[Stored data entries]
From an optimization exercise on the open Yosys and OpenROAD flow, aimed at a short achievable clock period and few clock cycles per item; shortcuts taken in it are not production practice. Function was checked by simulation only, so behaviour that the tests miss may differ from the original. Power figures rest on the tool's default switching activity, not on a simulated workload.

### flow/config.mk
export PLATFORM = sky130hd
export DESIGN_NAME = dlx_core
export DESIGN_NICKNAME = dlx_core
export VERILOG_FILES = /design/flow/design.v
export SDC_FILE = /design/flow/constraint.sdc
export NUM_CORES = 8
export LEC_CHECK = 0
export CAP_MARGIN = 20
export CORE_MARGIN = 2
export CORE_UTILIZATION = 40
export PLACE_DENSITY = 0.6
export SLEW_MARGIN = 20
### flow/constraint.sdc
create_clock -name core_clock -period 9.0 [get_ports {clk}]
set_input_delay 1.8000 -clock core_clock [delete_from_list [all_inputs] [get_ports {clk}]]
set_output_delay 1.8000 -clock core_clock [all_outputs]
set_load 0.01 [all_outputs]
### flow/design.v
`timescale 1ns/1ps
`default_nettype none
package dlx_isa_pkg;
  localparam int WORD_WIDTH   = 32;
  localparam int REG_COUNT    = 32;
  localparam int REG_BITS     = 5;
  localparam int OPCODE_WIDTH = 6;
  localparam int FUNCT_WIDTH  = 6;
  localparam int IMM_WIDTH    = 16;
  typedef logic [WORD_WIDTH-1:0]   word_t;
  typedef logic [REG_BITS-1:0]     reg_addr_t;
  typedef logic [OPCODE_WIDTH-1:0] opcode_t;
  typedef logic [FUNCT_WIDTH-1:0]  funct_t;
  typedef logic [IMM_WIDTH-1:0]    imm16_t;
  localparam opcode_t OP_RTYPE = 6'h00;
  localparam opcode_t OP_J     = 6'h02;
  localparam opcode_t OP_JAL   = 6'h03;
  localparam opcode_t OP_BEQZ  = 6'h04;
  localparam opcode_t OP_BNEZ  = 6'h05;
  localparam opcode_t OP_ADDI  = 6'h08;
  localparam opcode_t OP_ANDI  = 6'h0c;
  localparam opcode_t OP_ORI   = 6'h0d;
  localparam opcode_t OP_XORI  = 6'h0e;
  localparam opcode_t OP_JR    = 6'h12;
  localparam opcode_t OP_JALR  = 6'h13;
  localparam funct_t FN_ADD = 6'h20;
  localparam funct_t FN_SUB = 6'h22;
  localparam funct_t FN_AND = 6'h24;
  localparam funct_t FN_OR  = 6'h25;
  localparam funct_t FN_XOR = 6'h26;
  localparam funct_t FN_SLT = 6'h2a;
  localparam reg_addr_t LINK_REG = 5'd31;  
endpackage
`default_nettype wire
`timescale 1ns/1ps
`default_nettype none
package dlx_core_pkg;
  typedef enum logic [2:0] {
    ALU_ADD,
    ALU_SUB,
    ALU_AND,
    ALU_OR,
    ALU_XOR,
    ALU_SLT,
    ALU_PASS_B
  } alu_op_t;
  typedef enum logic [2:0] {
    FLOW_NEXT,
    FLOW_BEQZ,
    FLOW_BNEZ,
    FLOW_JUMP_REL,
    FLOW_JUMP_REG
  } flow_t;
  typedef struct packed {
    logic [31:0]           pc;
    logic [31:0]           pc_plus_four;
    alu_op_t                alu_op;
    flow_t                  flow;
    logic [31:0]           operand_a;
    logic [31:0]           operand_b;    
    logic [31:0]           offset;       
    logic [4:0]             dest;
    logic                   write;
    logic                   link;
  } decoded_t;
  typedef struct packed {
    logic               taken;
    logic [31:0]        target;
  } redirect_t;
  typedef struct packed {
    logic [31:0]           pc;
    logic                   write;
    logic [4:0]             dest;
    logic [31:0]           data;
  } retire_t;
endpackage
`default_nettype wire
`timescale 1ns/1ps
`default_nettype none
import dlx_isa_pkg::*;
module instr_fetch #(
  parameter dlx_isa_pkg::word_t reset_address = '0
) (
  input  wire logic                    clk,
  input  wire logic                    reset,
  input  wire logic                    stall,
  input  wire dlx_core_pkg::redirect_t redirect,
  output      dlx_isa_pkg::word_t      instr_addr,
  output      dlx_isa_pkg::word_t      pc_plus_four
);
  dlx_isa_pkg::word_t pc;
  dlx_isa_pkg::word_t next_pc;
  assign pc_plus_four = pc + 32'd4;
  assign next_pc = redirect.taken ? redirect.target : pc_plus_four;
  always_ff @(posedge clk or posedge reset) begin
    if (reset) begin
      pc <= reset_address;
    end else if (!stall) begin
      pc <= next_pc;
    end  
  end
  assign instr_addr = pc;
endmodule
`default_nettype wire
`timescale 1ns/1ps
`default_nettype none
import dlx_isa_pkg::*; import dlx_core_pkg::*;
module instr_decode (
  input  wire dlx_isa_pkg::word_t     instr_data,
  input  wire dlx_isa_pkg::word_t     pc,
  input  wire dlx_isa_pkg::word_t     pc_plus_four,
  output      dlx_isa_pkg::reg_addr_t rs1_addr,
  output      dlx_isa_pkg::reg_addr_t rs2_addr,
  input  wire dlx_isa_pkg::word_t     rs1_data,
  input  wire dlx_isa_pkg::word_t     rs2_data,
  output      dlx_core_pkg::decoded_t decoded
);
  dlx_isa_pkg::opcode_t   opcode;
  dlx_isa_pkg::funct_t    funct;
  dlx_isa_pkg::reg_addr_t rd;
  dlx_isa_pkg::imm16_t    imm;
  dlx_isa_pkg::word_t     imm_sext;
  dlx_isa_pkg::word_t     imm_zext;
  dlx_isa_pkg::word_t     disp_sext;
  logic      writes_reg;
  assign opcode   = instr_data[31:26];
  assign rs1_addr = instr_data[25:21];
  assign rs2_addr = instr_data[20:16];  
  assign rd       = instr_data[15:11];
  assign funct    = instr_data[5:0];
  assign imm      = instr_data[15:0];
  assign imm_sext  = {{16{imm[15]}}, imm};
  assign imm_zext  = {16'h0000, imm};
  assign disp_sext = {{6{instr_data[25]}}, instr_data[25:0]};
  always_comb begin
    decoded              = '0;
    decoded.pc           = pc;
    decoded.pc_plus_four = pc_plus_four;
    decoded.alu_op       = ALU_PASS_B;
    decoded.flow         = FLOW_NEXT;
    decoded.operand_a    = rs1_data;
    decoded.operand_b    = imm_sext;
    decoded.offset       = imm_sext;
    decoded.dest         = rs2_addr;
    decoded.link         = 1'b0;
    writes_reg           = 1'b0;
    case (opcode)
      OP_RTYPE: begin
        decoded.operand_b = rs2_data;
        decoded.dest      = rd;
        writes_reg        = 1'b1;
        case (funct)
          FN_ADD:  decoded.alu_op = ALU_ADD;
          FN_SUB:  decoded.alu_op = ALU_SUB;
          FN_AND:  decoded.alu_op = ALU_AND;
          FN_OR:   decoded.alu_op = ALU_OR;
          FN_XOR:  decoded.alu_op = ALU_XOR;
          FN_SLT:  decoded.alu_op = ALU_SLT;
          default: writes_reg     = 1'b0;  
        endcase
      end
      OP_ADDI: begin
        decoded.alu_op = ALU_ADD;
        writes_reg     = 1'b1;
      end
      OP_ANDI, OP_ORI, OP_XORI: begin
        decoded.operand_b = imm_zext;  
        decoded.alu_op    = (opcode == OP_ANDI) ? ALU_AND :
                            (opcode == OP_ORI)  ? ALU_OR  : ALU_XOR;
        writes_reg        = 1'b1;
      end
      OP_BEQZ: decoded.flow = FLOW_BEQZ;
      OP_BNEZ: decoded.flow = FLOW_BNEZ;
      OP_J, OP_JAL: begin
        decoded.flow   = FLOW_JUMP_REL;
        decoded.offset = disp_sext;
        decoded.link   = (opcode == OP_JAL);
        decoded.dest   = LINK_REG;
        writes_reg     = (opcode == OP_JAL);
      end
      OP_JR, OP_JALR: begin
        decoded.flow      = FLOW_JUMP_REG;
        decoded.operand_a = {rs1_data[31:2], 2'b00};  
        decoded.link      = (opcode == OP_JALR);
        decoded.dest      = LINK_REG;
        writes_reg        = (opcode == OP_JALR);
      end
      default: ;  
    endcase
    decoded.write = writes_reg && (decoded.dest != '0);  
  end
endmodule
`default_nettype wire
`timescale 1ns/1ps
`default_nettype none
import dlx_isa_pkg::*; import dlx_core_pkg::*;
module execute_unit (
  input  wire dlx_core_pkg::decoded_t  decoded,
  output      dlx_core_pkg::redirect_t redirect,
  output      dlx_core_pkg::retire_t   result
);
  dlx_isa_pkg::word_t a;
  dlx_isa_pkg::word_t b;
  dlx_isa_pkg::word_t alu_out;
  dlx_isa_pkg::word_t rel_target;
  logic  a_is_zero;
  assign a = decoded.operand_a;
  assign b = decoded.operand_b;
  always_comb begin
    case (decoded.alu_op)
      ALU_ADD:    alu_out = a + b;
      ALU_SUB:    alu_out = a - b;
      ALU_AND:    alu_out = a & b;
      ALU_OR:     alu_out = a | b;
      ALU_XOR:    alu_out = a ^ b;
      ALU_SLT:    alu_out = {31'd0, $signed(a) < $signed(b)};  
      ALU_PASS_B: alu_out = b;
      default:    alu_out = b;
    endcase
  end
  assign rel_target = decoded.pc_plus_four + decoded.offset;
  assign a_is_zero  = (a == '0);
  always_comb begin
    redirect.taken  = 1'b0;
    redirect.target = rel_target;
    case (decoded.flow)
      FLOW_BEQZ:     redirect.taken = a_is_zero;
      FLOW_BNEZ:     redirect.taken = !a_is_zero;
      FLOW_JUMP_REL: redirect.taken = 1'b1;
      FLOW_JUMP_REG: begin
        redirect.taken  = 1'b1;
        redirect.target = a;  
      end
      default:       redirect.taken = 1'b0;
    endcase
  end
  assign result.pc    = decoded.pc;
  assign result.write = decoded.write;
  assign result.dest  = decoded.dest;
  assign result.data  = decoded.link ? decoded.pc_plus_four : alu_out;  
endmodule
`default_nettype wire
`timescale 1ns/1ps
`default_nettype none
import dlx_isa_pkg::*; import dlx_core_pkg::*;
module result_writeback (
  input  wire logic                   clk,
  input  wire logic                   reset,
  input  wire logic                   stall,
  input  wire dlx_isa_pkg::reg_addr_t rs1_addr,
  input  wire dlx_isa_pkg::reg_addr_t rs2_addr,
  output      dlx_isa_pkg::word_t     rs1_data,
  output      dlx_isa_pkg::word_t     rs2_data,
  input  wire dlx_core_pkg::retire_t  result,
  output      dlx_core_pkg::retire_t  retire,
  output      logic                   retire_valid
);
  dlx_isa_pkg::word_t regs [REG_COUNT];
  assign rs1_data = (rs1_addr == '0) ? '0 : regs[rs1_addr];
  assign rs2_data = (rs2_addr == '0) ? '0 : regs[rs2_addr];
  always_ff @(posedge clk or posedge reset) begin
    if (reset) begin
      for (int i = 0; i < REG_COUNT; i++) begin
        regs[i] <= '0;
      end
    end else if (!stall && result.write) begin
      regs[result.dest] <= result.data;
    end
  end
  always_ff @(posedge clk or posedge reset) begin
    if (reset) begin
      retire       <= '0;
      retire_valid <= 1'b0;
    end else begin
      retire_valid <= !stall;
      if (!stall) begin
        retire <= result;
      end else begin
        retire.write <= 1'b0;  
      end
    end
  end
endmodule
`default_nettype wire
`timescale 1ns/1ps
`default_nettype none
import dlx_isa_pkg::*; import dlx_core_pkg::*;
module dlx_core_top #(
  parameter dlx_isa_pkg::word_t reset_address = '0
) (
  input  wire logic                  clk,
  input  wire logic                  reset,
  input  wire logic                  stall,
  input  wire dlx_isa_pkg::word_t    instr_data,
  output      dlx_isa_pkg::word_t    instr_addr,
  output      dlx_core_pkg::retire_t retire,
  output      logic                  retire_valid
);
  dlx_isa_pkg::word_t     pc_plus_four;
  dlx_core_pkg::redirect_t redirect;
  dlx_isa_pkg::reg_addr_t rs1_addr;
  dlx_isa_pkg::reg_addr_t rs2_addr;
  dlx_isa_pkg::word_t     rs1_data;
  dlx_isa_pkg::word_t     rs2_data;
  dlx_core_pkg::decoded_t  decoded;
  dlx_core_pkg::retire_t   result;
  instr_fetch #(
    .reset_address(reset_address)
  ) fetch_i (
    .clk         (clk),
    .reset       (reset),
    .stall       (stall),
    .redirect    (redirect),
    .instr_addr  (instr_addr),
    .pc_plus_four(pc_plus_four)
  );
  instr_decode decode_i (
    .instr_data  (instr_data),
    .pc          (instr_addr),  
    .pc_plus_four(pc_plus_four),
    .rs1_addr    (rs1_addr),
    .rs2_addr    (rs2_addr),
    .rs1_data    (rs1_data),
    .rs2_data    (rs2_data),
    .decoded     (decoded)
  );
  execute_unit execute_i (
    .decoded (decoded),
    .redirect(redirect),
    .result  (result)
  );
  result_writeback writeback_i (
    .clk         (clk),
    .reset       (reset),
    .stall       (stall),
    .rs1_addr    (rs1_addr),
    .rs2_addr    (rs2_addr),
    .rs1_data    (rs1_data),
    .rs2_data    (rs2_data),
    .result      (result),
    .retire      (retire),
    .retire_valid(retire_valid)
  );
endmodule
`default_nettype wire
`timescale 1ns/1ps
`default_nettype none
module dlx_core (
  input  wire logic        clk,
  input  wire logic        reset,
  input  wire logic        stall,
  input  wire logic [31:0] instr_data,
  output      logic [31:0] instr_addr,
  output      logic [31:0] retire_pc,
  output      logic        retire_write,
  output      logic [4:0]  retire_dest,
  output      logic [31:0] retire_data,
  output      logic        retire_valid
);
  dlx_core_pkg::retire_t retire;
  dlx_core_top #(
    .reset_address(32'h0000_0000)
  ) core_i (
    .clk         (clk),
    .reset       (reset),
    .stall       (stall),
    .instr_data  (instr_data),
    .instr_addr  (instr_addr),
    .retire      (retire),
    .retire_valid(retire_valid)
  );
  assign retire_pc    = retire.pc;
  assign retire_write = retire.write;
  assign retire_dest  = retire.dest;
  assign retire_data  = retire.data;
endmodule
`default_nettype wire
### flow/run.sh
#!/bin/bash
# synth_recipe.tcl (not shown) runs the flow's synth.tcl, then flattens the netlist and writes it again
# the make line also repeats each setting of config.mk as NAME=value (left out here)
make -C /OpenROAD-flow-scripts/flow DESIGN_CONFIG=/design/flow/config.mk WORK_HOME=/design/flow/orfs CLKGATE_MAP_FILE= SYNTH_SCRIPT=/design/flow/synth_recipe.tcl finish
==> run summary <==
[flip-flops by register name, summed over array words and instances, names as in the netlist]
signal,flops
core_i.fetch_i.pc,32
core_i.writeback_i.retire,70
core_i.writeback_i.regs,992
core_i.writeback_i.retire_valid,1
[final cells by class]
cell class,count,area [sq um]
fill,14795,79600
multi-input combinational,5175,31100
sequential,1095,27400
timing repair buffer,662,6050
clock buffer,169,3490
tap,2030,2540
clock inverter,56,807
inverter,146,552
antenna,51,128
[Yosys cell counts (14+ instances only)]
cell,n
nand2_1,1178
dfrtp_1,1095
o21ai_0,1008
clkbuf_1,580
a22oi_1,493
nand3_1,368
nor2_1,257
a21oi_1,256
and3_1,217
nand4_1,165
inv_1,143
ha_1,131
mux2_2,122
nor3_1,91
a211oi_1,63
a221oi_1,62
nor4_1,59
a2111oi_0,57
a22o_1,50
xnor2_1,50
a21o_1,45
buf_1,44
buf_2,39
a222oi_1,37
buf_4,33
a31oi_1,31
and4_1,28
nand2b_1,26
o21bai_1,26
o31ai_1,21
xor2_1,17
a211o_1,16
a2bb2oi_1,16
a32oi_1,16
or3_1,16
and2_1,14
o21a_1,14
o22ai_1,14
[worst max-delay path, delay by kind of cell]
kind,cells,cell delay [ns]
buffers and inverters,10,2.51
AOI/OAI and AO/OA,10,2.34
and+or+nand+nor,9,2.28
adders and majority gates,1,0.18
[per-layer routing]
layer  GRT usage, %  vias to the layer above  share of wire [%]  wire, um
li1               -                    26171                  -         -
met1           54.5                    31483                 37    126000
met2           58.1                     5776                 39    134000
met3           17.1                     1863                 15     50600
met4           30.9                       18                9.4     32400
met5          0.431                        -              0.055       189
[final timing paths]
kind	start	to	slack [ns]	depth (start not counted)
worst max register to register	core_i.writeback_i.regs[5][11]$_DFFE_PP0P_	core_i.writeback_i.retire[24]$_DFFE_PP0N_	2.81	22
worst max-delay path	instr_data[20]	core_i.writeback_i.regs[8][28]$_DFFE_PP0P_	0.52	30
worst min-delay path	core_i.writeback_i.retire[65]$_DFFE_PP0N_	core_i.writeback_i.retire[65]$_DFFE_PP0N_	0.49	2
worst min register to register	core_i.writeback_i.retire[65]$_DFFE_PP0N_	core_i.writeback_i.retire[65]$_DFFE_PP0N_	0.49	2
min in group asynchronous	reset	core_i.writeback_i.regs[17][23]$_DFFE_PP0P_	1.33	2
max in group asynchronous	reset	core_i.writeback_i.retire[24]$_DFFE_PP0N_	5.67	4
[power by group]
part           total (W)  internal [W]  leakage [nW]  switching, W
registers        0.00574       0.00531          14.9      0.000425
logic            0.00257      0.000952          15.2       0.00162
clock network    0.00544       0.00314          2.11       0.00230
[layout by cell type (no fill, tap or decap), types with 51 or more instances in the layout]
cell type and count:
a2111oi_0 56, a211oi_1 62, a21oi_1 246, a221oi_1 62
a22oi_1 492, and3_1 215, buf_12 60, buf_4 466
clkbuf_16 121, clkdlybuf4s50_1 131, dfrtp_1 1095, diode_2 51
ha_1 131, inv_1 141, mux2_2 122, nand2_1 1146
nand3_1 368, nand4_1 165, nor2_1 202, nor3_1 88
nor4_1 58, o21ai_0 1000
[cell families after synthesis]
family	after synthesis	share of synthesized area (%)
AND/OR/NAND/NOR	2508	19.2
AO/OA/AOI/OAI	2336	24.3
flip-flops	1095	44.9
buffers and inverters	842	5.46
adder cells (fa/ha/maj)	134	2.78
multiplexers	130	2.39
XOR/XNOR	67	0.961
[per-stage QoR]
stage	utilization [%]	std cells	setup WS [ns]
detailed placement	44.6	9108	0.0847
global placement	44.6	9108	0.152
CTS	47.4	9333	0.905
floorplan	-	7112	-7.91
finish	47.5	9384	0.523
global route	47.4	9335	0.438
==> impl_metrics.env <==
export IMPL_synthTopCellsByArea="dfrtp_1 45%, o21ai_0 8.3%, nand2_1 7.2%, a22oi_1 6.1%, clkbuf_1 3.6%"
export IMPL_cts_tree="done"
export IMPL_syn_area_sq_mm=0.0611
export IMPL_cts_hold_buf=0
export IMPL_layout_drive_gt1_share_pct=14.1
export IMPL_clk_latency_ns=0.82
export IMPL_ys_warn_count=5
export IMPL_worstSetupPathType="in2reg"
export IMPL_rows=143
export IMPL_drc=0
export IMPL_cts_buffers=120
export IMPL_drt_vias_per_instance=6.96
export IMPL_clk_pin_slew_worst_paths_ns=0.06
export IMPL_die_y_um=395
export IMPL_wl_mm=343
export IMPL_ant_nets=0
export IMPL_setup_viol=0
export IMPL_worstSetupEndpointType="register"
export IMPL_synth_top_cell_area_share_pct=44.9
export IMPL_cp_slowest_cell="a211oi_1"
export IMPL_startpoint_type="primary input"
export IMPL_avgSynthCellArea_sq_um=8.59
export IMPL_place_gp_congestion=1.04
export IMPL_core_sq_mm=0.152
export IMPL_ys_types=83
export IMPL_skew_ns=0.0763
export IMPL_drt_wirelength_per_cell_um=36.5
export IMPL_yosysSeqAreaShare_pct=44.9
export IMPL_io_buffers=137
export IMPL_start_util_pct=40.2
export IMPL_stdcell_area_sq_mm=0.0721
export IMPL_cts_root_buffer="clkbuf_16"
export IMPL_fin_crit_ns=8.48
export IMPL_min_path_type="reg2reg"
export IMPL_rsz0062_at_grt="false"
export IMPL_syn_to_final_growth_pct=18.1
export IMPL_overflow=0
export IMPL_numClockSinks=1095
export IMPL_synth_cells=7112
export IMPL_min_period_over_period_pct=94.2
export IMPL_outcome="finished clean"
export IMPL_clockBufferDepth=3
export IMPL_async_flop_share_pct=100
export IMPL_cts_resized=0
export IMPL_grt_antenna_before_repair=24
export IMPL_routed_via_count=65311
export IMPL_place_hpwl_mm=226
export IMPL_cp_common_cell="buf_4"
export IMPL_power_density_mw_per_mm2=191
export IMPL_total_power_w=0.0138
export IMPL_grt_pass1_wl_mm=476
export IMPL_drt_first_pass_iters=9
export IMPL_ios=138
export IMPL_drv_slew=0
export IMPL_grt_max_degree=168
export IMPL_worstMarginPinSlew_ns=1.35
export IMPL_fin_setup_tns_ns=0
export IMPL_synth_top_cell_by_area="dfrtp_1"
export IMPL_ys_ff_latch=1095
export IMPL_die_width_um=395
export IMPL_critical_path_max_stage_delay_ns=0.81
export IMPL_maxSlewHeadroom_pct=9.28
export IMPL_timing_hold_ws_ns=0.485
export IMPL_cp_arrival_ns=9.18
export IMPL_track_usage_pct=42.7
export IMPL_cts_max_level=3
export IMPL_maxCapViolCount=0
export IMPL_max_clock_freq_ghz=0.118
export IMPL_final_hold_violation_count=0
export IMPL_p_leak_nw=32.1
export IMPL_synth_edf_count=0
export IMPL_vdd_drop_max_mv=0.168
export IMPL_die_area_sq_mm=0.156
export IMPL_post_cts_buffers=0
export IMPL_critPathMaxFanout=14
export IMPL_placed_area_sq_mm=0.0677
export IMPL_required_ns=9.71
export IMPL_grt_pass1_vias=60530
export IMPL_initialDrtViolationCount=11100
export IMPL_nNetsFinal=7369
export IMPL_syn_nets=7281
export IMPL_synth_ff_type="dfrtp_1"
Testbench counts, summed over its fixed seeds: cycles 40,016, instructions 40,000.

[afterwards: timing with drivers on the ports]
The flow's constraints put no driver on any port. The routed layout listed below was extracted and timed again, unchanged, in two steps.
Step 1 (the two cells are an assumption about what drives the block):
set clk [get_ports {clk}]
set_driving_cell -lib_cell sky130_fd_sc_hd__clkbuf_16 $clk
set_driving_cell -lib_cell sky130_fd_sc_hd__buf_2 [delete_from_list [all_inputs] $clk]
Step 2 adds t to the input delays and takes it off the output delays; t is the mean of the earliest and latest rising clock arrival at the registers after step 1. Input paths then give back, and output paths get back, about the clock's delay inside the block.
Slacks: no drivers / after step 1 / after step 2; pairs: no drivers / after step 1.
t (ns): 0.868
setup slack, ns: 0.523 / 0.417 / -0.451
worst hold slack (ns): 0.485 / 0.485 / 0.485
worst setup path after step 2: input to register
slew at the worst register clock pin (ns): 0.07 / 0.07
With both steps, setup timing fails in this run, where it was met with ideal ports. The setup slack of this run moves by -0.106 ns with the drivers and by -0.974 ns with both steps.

Brief:
Among the lines above, which ones hold the string "flip"? Show them.

Answer box:
[flip-flops by register name, summed over array words and instances, names as in the netlist]
flip-flops	1095	44.9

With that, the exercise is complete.